I expect these adverts would quickly stop, if the FCA stipulated they started with the following warning in large letters.
1. If your money is not in a bank of a building society covered by the FSCS protection, your money will be at risk no matter what the advert says.
2. The current FSCS protection limit is £85000.
3. The best current 5 year interest rate protected by the FSCS is about 2.5%.0 -
While I agree that this is yet another example of deceptive marketing that the FCA needs to get a grip of, a quick glance at the home page of the product itself finds the key phrase 'your capital is at risk' mentioned no fewer than eight times, so anyone choosing to skip past all those deserves all they have coming to them IMHO!
True but irrelevant in the context of the ad that is the subject of the thread. The "Mark's Money Matters" ad has to stand on its own. Risk warnings that appear later on a different website don't come into it.
Proclaiming FCA authorisation as if it is some sort of guarantee and claiming "All funds are asset-backed" while not making it clear with equal prominence that this is an ultra-high-risk investment with risk of 100% loss is misleading.
And Barbican pays an undisclosed commission to Mark's Money Matters (they're not putting up these ads for free) so they are responsible as well.0 -
The thread title is "Barbican Bond ISA review - Another misleading investment" so it doesn't seem unreasonable to comment on the ISA rather than simply the advert.Malthusian wrote: »True but irrelevant in the context of the ad that is the subject of the thread. The "Mark's Money Matters" ad has to stand on its own. Risk warnings that appear later on a different website don't come into it.

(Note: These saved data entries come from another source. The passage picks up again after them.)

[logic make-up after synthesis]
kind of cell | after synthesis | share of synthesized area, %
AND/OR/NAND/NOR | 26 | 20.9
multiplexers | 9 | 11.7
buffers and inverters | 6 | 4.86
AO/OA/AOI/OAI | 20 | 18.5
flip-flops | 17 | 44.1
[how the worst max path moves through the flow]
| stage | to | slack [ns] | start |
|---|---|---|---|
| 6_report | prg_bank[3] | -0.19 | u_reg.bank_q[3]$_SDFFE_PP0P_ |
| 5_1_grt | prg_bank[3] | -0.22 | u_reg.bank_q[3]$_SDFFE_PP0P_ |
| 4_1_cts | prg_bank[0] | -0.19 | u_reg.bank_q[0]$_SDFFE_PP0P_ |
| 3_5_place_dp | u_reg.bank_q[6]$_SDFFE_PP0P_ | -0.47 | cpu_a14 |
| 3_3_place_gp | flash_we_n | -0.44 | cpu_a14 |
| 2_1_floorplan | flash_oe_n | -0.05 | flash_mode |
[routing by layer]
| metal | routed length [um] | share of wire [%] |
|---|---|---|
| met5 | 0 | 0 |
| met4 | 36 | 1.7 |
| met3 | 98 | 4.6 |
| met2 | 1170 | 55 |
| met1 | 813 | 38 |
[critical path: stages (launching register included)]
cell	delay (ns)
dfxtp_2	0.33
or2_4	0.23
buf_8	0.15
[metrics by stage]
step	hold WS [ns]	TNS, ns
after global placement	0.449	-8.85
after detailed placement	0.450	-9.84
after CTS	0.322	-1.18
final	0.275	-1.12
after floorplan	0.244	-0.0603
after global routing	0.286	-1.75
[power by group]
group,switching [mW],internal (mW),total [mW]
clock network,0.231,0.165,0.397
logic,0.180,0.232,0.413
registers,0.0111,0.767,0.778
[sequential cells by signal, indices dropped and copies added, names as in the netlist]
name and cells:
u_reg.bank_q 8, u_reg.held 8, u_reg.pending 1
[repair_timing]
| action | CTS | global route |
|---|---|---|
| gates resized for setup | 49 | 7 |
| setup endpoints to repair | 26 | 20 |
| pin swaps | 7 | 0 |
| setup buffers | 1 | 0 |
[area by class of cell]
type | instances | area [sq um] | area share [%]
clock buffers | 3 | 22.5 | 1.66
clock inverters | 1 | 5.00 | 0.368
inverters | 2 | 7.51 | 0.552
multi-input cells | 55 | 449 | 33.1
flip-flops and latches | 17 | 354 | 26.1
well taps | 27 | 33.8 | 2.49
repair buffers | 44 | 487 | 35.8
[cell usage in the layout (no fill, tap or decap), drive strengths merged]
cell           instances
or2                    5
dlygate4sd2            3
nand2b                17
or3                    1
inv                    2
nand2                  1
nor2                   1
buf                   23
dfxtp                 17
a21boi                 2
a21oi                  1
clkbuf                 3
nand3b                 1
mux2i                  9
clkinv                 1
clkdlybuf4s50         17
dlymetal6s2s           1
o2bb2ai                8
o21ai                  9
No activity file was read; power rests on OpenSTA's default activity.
==> config.mk <==
export PLATFORM = sky130hd
export DESIGN_NAME = dm_read_cache
export DESIGN_NICKNAME = d
export VERILOG_FILES = /design/src/rtl/dmc_pkg.sv /design/src/rtl/dmc_line_store.sv /design/src/rtl/dmc_refill_ctrl.sv /design/src/rtl/dmc_sat_counter.sv /design/src/rtl/dm_read_cache.sv
export SDC_FILE = /design/constraint.sdc
export NUM_CORES = 1
export LEC_CHECK = 0
export BUFFER_PORTS_ARGS = -buffer_cell sky130_fd_sc_hd__buf_4
export CORE_AREA = 2 2 103 95
export DETAILED_ROUTE_END_ITERATION = 10
export DIE_AREA = 0 0 105 97
export PLACE_DENSITY = 0.74
export RECOVER_POWER = 100
export REMOVE_ABC_BUFFERS = 1
export SETUP_SLACK_MARGIN = 0.3
export SLEW_MARGIN = 20
export SYNTH_ARGS = -nofsm -noshare
export SYNTH_HDL_FRONTEND = slang
export SYNTH_SLANG_ARGS = --single-unit
==> constraint.sdc <==
create_clock -name clk -period 2.3 [get_ports clk]
set_clock_uncertainty 0.2 [all_clocks]
set_input_delay 0.23 -clock clk [delete_from_list [all_inputs] [get_ports clk]]
set_output_delay 0.23 -clock clk [all_outputs]
set_load 0.02 [all_outputs]
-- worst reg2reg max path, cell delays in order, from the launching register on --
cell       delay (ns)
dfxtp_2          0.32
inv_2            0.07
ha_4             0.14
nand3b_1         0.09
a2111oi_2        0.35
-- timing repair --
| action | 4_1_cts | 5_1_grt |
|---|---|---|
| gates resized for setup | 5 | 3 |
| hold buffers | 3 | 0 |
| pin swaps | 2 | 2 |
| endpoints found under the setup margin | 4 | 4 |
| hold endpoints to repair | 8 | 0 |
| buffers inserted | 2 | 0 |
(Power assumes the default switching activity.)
## src/rtl/pit_pkg.sv

```systemverilog
package pit_pkg;

  typedef enum logic [1:0] {
    ACC_LATCH = 2'b00,
    ACC_LO    = 2'b01,
    ACC_HI    = 2'b10,
    ACC_BOTH  = 2'b11
  } acc_e;

  typedef enum logic [1:0] {
    KIND_TC   = 2'd0,
    KIND_RATE = 2'd1,
    KIND_SQ   = 2'd2
  } kind_e;

  function automatic kind_e kind_of(input logic [2:0] m);
    if (!m[1]) return KIND_TC;
    return m[0] ? KIND_SQ : KIND_RATE;
  endfunction

endpackage

```

## src/rtl/pit_port.sv

```systemverilog
module pit_port
  import pit_pkg::*;
#(
  parameter int unsigned NCH = 3,
  parameter int unsigned DW  = 8,
  parameter int unsigned AW  = 2
) (
  input  logic [AW-1:0]          addr_i,
  input  logic                   wr_i,
  input  logic                   rd_i,
  input  logic [DW-1:0]          wdata_i,
  input  logic [NCH-1:0][DW-1:0] ch_rdata_i,
  output logic [NCH-1:0]         ctl_we_o,
  output acc_e                   acc_o,
  output logic [2:0]             mode_o,
  output logic [NCH-1:0]         data_we_o,
  output logic [NCH-1:0]         rd_re_o,
  output logic [DW-1:0]          rdata_o
);

  logic ctl_hit;

  assign ctl_hit = wr_i && (addr_i == AW'(NCH));
  assign acc_o   = acc_e'(wdata_i[5:4]);
  assign mode_o  = wdata_i[3:1];

  for (genvar c = 0; c < NCH; c++) begin : g_dec
    assign ctl_we_o[c]  = ctl_hit && (wdata_i[7:6] == 2'(c));
    assign data_we_o[c] = wr_i && (addr_i == AW'(c));
    assign rd_re_o[c]   = rd_i && (addr_i == AW'(c));
  end

  always_comb begin
    rdata_o = '0;
    for (int c = 0; c < NCH; c++) begin
      if (addr_i == AW'(c)) rdata_o = ch_rdata_i[c];
    end
  end

endmodule

```

## src/rtl/pit_channel.sv

```systemverilog
module pit_channel
  import pit_pkg::*;
#(
  parameter int unsigned DW = 8
) (
  input  logic          clk_i,
  input  logic          rst_ni,
  input  logic          en_i,
  input  logic          ctl_we_i,
  input  acc_e          acc_i,
  input  logic [2:0]    mode_i,
  input  logic          data_we_i,
  input  logic [DW-1:0] wdata_i,
  input  logic          rd_re_i,
  output logic [DW-1:0] rdata_o,
  output logic          out_o,
  output kind_e         kind_o
);

  localparam int unsigned W = 2 * DW;

  acc_e          acc_q;
  kind_e         kind_q;
  logic          wr_hi_q, rd_hi_q, latched_q, load_pend_q, running_q, out_q;
  logic [DW-1:0] lo_stage_q;
  logic [W-1:0]  reload_q, count_q, latch_q, half_q;

  logic [W-1:0]  wr_val, cnt_nx, half_nx, rd_val;
  logic [W:0]    eff_nx, eff_rl;
  logic          wr_done, take_reload, out_nx, advance;

  // assembled load value for the current access code
  always_comb begin
    wr_val  = '0;
    wr_done = 1'b0;
    case (acc_q)
      ACC_LO: begin
        wr_val  = {{DW{1'b0}}, wdata_i};
        wr_done = data_we_i;
      end
      ACC_HI: begin
        wr_val  = {wdata_i, {DW{1'b0}}};
        wr_done = data_we_i;
      end
      default: begin
        wr_val  = {wdata_i, lo_stage_q};
        wr_done = data_we_i && wr_hi_q;
      end
    endcase
  end

  // next count, with 0 standing for 2**W
  assign take_reload = load_pend_q || ((kind_q != KIND_TC) && (count_q == W'(1)));
  assign cnt_nx      = take_reload ? reload_q : count_q - 1'b1;
  assign eff_nx      = {cnt_nx == '0, cnt_nx};
  assign eff_rl      = {reload_q == '0, reload_q};
  assign half_nx     = take_reload ? eff_rl[W:1] : half_q;
  assign advance     = en_i && (running_q || load_pend_q);

  always_comb begin
    case (kind_q)
      KIND_RATE: out_nx = (cnt_nx != W'(1));
      KIND_SQ:   out_nx = (eff_nx > {1'b0, half_nx});
      default:   out_nx = out_q || (!load_pend_q && (count_q == W'(1)));
    endcase
  end

  always_ff @(posedge clk_i or negedge rst_ni) begin
    if (!rst_ni) begin
      acc_q       <= ACC_BOTH;
      kind_q      <= KIND_TC;
      wr_hi_q     <= 1'b0;
      rd_hi_q     <= 1'b0;
      latched_q   <= 1'b0;
      load_pend_q <= 1'b0;
      running_q   <= 1'b0;
      out_q       <= 1'b0;
      lo_stage_q  <= '0;
      reload_q    <= '0;
      count_q     <= '0;
      latch_q     <= '0;
      half_q      <= '0;
    end else begin
      if (advance) begin
        count_q <= cnt_nx;
        half_q  <= half_nx;
        out_q   <= out_nx;
        if (load_pend_q) begin
          load_pend_q <= 1'b0;
          running_q   <= 1'b1;
        end
      end
      if (ctl_we_i) begin
        if (acc_i == ACC_LATCH) begin
          if (!latched_q) begin
            latch_q   <= count_q;
            latched_q <= 1'b1;
          end
        end else begin
          acc_q       <= acc_i;
          kind_q      <= kind_of(mode_i);
          wr_hi_q     <= 1'b0;
          rd_hi_q     <= 1'b0;
          latched_q   <= 1'b0;
          running_q   <= 1'b0;
          load_pend_q <= 1'b0;
          out_q       <= (kind_of(mode_i) != KIND_TC);
        end
      end
      if (data_we_i) begin
        if (acc_q == ACC_BOTH) begin
          wr_hi_q <= !wr_hi_q;
          if (!wr_hi_q) lo_stage_q <= wdata_i;
        end
        if (wr_done) begin
          reload_q <= wr_val;
          if (kind_q == KIND_TC) begin
            out_q       <= 1'b0;
            load_pend_q <= 1'b1;
            running_q   <= 1'b0;
          end else if (!running_q) begin
            load_pend_q <= 1'b1;
          end
        end
      end
      if (rd_re_i) begin
        if ((acc_q == ACC_BOTH) && !rd_hi_q) begin
          rd_hi_q <= 1'b1;
        end else begin
          rd_hi_q   <= 1'b0;
          latched_q <= 1'b0;
        end
      end
    end
  end

  assign rd_val = latched_q ? latch_q : count_q;

  always_comb begin
    case (acc_q)
      ACC_LO:  rdata_o = rd_val[DW-1:0];
      ACC_HI:  rdata_o = rd_val[W-1:DW];
      default: rdata_o = rd_hi_q ? rd_val[W-1:DW] : rd_val[DW-1:0];
    endcase
  end

  assign out_o  = out_q;
  assign kind_o = kind_q;

endmodule

```

## src/rtl/pit_timer.sv

```systemverilog
module pit_timer
  import pit_pkg::*;
#(
  parameter  int unsigned NCH = 3,
  parameter  int unsigned DW  = 8,
  localparam int unsigned AW  = $clog2(NCH + 1)
) (
  input  logic           clk_i,
  input  logic           rst_ni,
  input  logic [AW-1:0]  addr_i,
  input  logic           wr_i,
  input  logic           rd_i,
  input  logic [DW-1:0]  wdata_i,
  output logic [DW-1:0]  rdata_o,
  input  logic [NCH-1:0] cnt_en_i,
  output logic [NCH-1:0] out_o
);

  logic [NCH-1:0]         ctl_we_w, data_we_w, rd_re_w;
  acc_e                   acc_w;
  logic [2:0]             mode_w;
  logic [NCH-1:0][DW-1:0] ch_rdata_w;
  logic [NCH-1:0][1:0]    kind_w;

  pit_port #(.NCH(NCH), .DW(DW), .AW(AW)) u_port (
    .addr_i     (addr_i),
    .wr_i       (wr_i),
    .rd_i       (rd_i),
    .wdata_i    (wdata_i),
    .ch_rdata_i (ch_rdata_w),
    .ctl_we_o   (ctl_we_w),
    .acc_o      (acc_w),
    .mode_o     (mode_w),
    .data_we_o  (data_we_w),
    .rd_re_o    (rd_re_w),
    .rdata_o    (rdata_o)
  );

  for (genvar c = 0; c < NCH; c++) begin : g_ch
    kind_e kind_c;
    pit_channel #(.DW(DW)) u_ch (
      .clk_i     (clk_i),
      .rst_ni    (rst_ni),
      .en_i      (cnt_en_i[c]),
      .ctl_we_i  (ctl_we_w[c]),
      .acc_i     (acc_w),
      .mode_i    (mode_w),
      .data_we_i (data_we_w[c]),
      .wdata_i   (wdata_i),
      .rd_re_i   (rd_re_w[c]),
      .rdata_o   (ch_rdata_w[c]),
      .out_o     (out_o[c]),
      .kind_o    (kind_c)
    );
    assign kind_w[c] = kind_c;
  end

endmodule

```
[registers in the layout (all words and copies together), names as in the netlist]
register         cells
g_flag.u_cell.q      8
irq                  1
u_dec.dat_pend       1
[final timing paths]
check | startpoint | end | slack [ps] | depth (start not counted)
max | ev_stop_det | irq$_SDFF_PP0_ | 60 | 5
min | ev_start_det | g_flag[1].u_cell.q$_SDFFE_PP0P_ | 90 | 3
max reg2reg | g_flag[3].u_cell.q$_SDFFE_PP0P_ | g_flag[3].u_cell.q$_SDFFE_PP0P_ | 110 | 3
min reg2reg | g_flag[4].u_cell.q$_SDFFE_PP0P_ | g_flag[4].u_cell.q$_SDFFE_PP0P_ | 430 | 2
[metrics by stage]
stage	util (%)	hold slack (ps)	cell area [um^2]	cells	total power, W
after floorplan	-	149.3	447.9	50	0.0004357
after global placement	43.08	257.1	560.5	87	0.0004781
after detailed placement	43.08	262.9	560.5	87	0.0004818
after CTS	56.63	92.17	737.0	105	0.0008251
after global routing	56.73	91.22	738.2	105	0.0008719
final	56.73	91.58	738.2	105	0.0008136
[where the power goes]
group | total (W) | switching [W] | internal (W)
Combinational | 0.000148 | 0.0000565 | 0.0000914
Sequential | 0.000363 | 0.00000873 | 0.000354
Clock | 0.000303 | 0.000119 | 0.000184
===== src/rtl/vlp_combine.sv =====
module vlp_combine #(
  parameter int LANES  = 4,
  parameter int WORD_W = 32,
  parameter int LEN_W  = 6,
  parameter int SUM_W  = 8,
  parameter int BLK_W  = 32,
  parameter int NMAX   = 6,
  parameter int CNT_W  = 3
) (
  input  logic                    clk,
  input  logic                    rst_n,
  input  logic                    v_i,
  input  logic [LANES*WORD_W-1:0] word_i,
  input  logic [LANES*LEN_W-1:0]  len_i,
  input  logic [LANES*SUM_W-1:0]  pos_i,
  input  logic [CNT_W-1:0]        nfull_i,
  input  logic [CNT_W-1:0]        cnt_i,
  input  logic                    last_i,
  output logic                    v_o,
  output logic [NMAX*BLK_W-1:0]   chain_o,
  output logic [CNT_W-1:0]        cnt_o,
  output logic                    last_o
);
  localparam int CHAIN_W = NMAX * BLK_W;

  logic [BLK_W-1:0]   rem_q;
  logic [CHAIN_W-1:0] chain;
  logic [CHAIN_W-1:0] chain_adv;
  logic [BLK_W-1:0]   rem_n;

  // Pending bits sit at the chain MSB; each word lands at its own offset.
  always_comb begin
    chain = '0;
    chain[CHAIN_W-1 -: BLK_W] = rem_q;
    for (int i = 0; i < LANES; i++) begin
      chain = chain | (CHAIN_W'(word_i[i*WORD_W +: WORD_W])
                       << vlp_pkg::lane_shift(CHAIN_W,
                                              int'(pos_i[i*SUM_W +: SUM_W]),
                                              int'(len_i[i*LEN_W +: LEN_W])));
    end
    chain_adv = chain << (int'(nfull_i) * BLK_W);
    rem_n     = chain_adv[CHAIN_W-1 -: BLK_W];
  end

  always_ff @(posedge clk or negedge rst_n) begin
    if (!rst_n) begin
      rem_q   <= '0;
      v_o     <= 1'b0;
      chain_o <= '0;
      cnt_o   <= '0;
      last_o  <= 1'b0;
    end else begin
      v_o <= v_i && (cnt_i != '0);
      if (v_i) begin
        rem_q   <= last_i ? '0 : rem_n;
        chain_o <= chain;
        cnt_o   <= cnt_i;
        last_o  <= last_i;
      end
    end
  end

endmodule
<file path="config.mk">
export PLATFORM = sky130hd
export DESIGN_NAME = sec_hcond
export DESIGN_NICKNAME = d
export VERILOG_FILES = /design/src/rtl/sec_hcond_pkg.sv /design/src/rtl/shc_pair_avg.sv /design/src/rtl/shc_chan_mask.sv /design/src/rtl/shc_coord.sv /design/src/rtl/sec_hcond.sv
export SDC_FILE = /design/constraint.sdc
export NUM_CORES = 1
export LEC_CHECK = 0
export BUFFER_PORTS_ARGS = -buffer_cell sky130_fd_sc_hd__clkbuf_2
export CAP_MARGIN = 10
export CORE_MARGIN = 2
export CORE_UTILIZATION = 49
export DETAILED_ROUTE_END_ITERATION = 12
export HOLD_SLACK_MARGIN = 0.1
export PLACE_DENSITY = 0.71
export SYNTH_ARGS = -nofsm -noshare
export SYNTH_HDL_FRONTEND = slang
export SYNTH_SLANG_ARGS = --single-unit
</file>
<file path="constraint.sdc">
create_clock -name clk -period 2.75 [get_ports clk]
set_input_delay 0.4125 -clock clk [delete_from_list [all_inputs] [get_ports clk]]
set_output_delay 0.4125 -clock clk [all_outputs]
set_load 0.01 [all_outputs]
</file>
<file path="src/rtl/wdog_pkg.sv">
package wdog_pkg;

  typedef enum logic [1:0] {
    PH_CLOSED = 2'b00,
    PH_OPEN   = 2'b01,
    PH_PULSE  = 2'b10
  } wdog_phase_e;

  typedef enum logic [1:0] {
    CAUSE_NONE  = 2'b00,
    CAUSE_EARLY = 2'b01,
    CAUSE_LATE  = 2'b10
  } wdog_cause_e;

endpackage

</file>
<file path="src/rtl/wdog_trig_sync.sv">
module wdog_trig_sync #(
  parameter int STAGES = 2
) (
  input  logic clk,
  input  logic rst,
  input  logic trig_i,
  output logic rise_o
);

  logic [STAGES-1:0] chain_q;
  logic              last_q;

  generate
    if (STAGES == 1) begin : g_one
      always_ff @(posedge clk) begin
        if (rst) chain_q <= '0;
        else     chain_q <= trig_i;
      end
    end else begin : g_many
      always_ff @(posedge clk) begin
        if (rst) chain_q <= '0;
        else     chain_q <= {chain_q[STAGES-2:0], trig_i};
      end
    end
  endgenerate

  always_ff @(posedge clk) begin
    if (rst) last_q <= 1'b0;
    else     last_q <= chain_q[STAGES-1];
  end

  assign rise_o = chain_q[STAGES-1] & ~last_q;

  // A level change yields a single-cycle edge flag
  assert_single_rise_R1: assert property (@(posedge clk) disable iff (rst)
    rise_o |=> !rise_o);

endmodule

</file>
<file path="src/rtl/wdog_cycle_ctr.sv">
module wdog_cycle_ctr #(
  parameter int CW = 8
) (
  input  logic          clk,
  input  logic          rst,
  input  logic          clr_i,
  input  logic [CW-1:0] last_i,
  output logic          at_last_o
);

  logic [CW-1:0] cnt_q;

  always_ff @(posedge clk) begin
    if (rst)        cnt_q <= '0;
    else if (clr_i) cnt_q <= '0;
    else            cnt_q <= cnt_q + 1'b1;
  end

  assign at_last_o = (cnt_q == last_i);

  // The count never runs past the limit of the current phase
  assert_ctr_in_range_R6: assert property (@(posedge clk) disable iff (rst)
    cnt_q <= last_i);

endmodule

</file>
<file path="src/rtl/wdog_window_fsm.sv">
module wdog_window_fsm
  import wdog_pkg::*;
#(
  parameter int CLOSED_CYC = 16,
  parameter int OPEN_CYC   = 16,
  parameter int PULSE_CYC  = 8,
  parameter int CW         = 5
) (
  input  logic          clk,
  input  logic          rst,
  input  logic          rise_i,
  input  logic          at_last_i,
  output logic          clr_o,
  output logic [CW-1:0] last_o,
  output logic          wd_rst_o,
  output logic [1:0]    cause_o
);

  localparam logic [CW-1:0] CLOSED_LAST = CW'(CLOSED_CYC - 1);
  localparam logic [CW-1:0] OPEN_LAST   = CW'(OPEN_CYC - 1);
  localparam logic [CW-1:0] PULSE_LAST  = CW'(PULSE_CYC - 1);

  wdog_phase_e phase_q, phase_d;
  wdog_cause_e cause_q, cause_d;
  logic        pulse_q;

  always_comb begin
    unique case (phase_q)
      PH_CLOSED: last_o = CLOSED_LAST;
      PH_OPEN:   last_o = OPEN_LAST;
      default:   last_o = PULSE_LAST;
    endcase
  end

  always_comb begin
    phase_d = phase_q;
    cause_d = cause_q;
    clr_o   = 1'b0;
    unique case (phase_q)
      PH_CLOSED: begin
        if (rise_i) begin
          phase_d = PH_PULSE;
          cause_d = CAUSE_EARLY;
          clr_o   = 1'b1;
        end else if (at_last_i) begin
          phase_d = PH_OPEN;
          clr_o   = 1'b1;
        end
      end
      PH_OPEN: begin
        if (rise_i) begin
          phase_d = PH_CLOSED;
          clr_o   = 1'b1;
        end else if (at_last_i) begin
          phase_d = PH_PULSE;
          cause_d = CAUSE_LATE;
          clr_o   = 1'b1;
        end
      end
      default: begin
        if (at_last_i) begin
          phase_d = PH_CLOSED;
          clr_o   = 1'b1;
        end
      end
    endcase
  end

  always_ff @(posedge clk) begin
    if (rst) begin
      phase_q <= PH_CLOSED;
      cause_q <= CAUSE_NONE;
      pulse_q <= 1'b0;
    end else begin
      phase_q <= phase_d;
      cause_q <= cause_d;
      pulse_q <= (phase_d == PH_PULSE);
    end
  end

  assign wd_rst_o = pulse_q;
  assign cause_o  = cause_q;

  assert_early_err_R4: assert property (@(posedge clk) disable iff (rst)
    (phase_q == PH_CLOSED && rise_i) |=> (wd_rst_o && cause_o == 2'b01));

  assert_missing_err_R5: assert property (@(posedge clk) disable iff (rst)
    (phase_q == PH_OPEN && !rise_i && at_last_i) |=> (wd_rst_o && cause_o == 2'b10));

  assert_valid_service_R3: assert property (@(posedge clk) disable iff (rst)
    (phase_q == PH_OPEN && rise_i) |=> !wd_rst_o);

  assert_pulse_ignores_edge_R7: assert property (@(posedge clk) disable iff (rst)
    (phase_q == PH_PULSE && rise_i && !at_last_i) |=> (wd_rst_o && $stable(cause_o)));

  assert_cause_hold_R8: assert property (@(posedge clk) disable iff (rst)
    (!$past(rst) && !$rose(wd_rst_o)) |-> $stable(cause_o));

endmodule

</file>
<file path="src/rtl/window_wdog.sv">
module window_wdog #(
  parameter int CLOSED_CYC  = 4000,
  parameter int OPEN_CYC    = 4000,
  parameter int PULSE_CYC   = 64,
  parameter int SYNC_STAGES = 2
) (
  input  logic       clk,
  input  logic       rst,
  input  logic       wd_trig_i,
  output logic       wd_rst_o,
  output logic [1:0] wd_cause_o
);

  localparam int MAX_A = (CLOSED_CYC > OPEN_CYC) ? CLOSED_CYC : OPEN_CYC;
  localparam int MAX_V = (MAX_A > PULSE_CYC) ? MAX_A : PULSE_CYC;
  localparam int CW    = $clog2(MAX_V + 1);

  logic          rise;
  logic          clr;
  logic          at_last;
  logic [CW-1:0] last_val;

  wdog_trig_sync #(.STAGES(SYNC_STAGES)) u_sync (
    .clk    (clk),
    .rst    (rst),
    .trig_i (wd_trig_i),
    .rise_o (rise)
  );

  wdog_cycle_ctr #(.CW(CW)) u_ctr (
    .clk       (clk),
    .rst       (rst),
    .clr_i     (clr),
    .last_i    (last_val),
    .at_last_o (at_last)
  );

  wdog_window_fsm #(
    .CLOSED_CYC (CLOSED_CYC),
    .OPEN_CYC   (OPEN_CYC),
    .PULSE_CYC  (PULSE_CYC),
    .CW         (CW)
  ) u_fsm (
    .clk       (clk),
    .rst       (rst),
    .rise_i    (rise),
    .at_last_i (at_last),
    .clr_o     (clr),
    .last_o    (last_val),
    .wd_rst_o  (wd_rst_o),
    .cause_o   (wd_cause_o)
  );

  assert_cause_code_R8: assert property (@(posedge clk) disable iff (rst)
    wd_cause_o != 2'b11);

endmodule

</file>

However, we're splitting hairs here - as I said above, I agree that the ad is misleading! But ultimately punters lose money by buying unsuitable products, not (directly) by reading adverts, despite the significant role played by the latter....0 -
I'd not seen the website, only the advert and the information provided via that.
I did a bit more digging and the page "Mark's money matters" looks to be run by a friendly "Mark" who posts photos of him & his wife along with tips about flights and general chit-chat and claims to be a retired bank manager living in Cotswolds.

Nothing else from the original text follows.